**Data supplied:**
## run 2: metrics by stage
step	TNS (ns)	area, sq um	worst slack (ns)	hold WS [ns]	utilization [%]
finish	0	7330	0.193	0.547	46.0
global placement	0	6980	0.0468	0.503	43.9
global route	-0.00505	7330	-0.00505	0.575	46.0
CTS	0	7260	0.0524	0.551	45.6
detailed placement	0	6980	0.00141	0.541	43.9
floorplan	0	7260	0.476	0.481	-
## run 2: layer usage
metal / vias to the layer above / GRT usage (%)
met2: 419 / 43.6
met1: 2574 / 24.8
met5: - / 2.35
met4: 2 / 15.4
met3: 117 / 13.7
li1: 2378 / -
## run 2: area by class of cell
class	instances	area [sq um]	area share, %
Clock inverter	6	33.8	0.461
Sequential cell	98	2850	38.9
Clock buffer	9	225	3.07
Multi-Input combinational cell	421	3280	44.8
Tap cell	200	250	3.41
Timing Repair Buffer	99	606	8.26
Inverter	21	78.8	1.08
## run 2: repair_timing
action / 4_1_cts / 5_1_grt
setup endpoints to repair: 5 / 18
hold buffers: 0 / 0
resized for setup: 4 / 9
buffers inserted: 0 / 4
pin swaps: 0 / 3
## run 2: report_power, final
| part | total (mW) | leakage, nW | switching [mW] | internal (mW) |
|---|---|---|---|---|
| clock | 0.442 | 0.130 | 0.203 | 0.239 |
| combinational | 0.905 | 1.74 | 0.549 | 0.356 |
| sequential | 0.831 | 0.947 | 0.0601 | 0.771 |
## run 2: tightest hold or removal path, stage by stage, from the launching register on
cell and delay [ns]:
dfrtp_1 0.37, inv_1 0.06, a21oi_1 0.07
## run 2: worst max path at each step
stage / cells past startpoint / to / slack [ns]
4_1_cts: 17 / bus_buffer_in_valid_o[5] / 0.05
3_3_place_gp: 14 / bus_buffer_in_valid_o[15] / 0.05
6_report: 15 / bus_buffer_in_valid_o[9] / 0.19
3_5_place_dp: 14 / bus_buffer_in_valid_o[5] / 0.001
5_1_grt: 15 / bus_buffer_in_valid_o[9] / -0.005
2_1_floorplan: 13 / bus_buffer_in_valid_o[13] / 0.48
...
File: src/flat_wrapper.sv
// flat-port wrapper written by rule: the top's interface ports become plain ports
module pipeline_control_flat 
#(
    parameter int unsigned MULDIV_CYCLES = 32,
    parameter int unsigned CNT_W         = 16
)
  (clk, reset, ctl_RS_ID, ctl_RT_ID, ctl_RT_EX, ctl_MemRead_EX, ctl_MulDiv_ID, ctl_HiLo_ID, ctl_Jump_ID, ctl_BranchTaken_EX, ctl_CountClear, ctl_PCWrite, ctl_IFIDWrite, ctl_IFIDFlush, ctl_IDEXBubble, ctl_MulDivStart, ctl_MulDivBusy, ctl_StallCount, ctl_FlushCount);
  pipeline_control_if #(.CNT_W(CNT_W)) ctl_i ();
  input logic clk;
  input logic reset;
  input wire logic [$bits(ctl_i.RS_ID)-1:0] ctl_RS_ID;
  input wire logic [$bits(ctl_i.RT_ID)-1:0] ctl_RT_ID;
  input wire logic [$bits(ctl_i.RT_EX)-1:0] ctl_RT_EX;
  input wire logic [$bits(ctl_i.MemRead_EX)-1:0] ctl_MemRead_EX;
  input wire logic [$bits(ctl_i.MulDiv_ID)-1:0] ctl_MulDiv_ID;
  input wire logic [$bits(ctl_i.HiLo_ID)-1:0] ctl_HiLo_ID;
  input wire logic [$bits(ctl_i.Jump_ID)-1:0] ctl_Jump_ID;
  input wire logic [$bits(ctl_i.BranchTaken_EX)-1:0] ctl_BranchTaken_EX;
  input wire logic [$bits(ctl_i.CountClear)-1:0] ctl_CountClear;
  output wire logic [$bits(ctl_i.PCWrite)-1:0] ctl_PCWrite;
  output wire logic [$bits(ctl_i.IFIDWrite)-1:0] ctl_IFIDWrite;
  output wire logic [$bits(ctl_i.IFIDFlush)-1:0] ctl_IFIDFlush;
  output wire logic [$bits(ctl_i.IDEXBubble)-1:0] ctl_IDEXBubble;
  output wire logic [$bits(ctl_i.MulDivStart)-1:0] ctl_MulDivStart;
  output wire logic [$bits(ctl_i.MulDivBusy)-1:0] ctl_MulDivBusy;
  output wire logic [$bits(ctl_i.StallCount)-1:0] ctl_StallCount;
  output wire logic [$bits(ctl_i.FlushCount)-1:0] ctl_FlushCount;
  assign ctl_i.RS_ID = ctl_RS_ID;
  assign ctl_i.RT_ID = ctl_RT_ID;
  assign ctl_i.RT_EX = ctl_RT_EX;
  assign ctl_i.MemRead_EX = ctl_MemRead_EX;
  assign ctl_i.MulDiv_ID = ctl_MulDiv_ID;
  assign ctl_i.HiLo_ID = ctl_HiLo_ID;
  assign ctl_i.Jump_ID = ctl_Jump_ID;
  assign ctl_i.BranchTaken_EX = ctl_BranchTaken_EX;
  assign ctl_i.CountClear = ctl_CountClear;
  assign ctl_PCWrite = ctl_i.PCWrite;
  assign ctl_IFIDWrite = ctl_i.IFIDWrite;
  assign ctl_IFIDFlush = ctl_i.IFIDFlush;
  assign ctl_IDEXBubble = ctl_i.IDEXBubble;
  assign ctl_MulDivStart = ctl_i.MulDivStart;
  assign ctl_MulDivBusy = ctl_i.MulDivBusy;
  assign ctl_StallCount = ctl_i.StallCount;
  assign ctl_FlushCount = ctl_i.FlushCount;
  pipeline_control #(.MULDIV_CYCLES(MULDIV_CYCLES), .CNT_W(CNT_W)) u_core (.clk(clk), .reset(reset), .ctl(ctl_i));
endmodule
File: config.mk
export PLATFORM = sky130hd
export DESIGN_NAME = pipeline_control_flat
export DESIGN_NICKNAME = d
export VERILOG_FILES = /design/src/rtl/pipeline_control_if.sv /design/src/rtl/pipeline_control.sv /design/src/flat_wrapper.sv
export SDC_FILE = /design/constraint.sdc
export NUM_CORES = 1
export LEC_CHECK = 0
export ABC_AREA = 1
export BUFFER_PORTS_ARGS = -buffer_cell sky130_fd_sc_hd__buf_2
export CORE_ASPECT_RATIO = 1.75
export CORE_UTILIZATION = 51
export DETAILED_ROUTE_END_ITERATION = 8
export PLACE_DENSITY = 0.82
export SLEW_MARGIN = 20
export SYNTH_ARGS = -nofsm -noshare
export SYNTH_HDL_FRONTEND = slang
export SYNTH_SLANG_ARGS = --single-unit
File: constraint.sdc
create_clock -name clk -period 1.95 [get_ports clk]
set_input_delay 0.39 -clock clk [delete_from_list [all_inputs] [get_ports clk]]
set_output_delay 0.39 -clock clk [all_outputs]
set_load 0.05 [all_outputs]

**Your objective:** Using the entries shown above, reproduce verbatim the lines from the line bearing "## run 2: worst max path at each step" to the line bearing "5_1_grt: 15 /", inclusive.

**Completed exercise:**
## run 2: worst max path at each step
stage / cells past startpoint / to / slack [ns]
4_1_cts: 17 / bus_buffer_in_valid_o[5] / 0.05
3_3_place_gp: 14 / bus_buffer_in_valid_o[15] / 0.05
6_report: 15 / bus_buffer_in_valid_o[9] / 0.19
3_5_place_dp: 14 / bus_buffer_in_valid_o[5] / 0.001
5_1_grt: 15 / bus_buffer_in_valid_o[9] / -0.005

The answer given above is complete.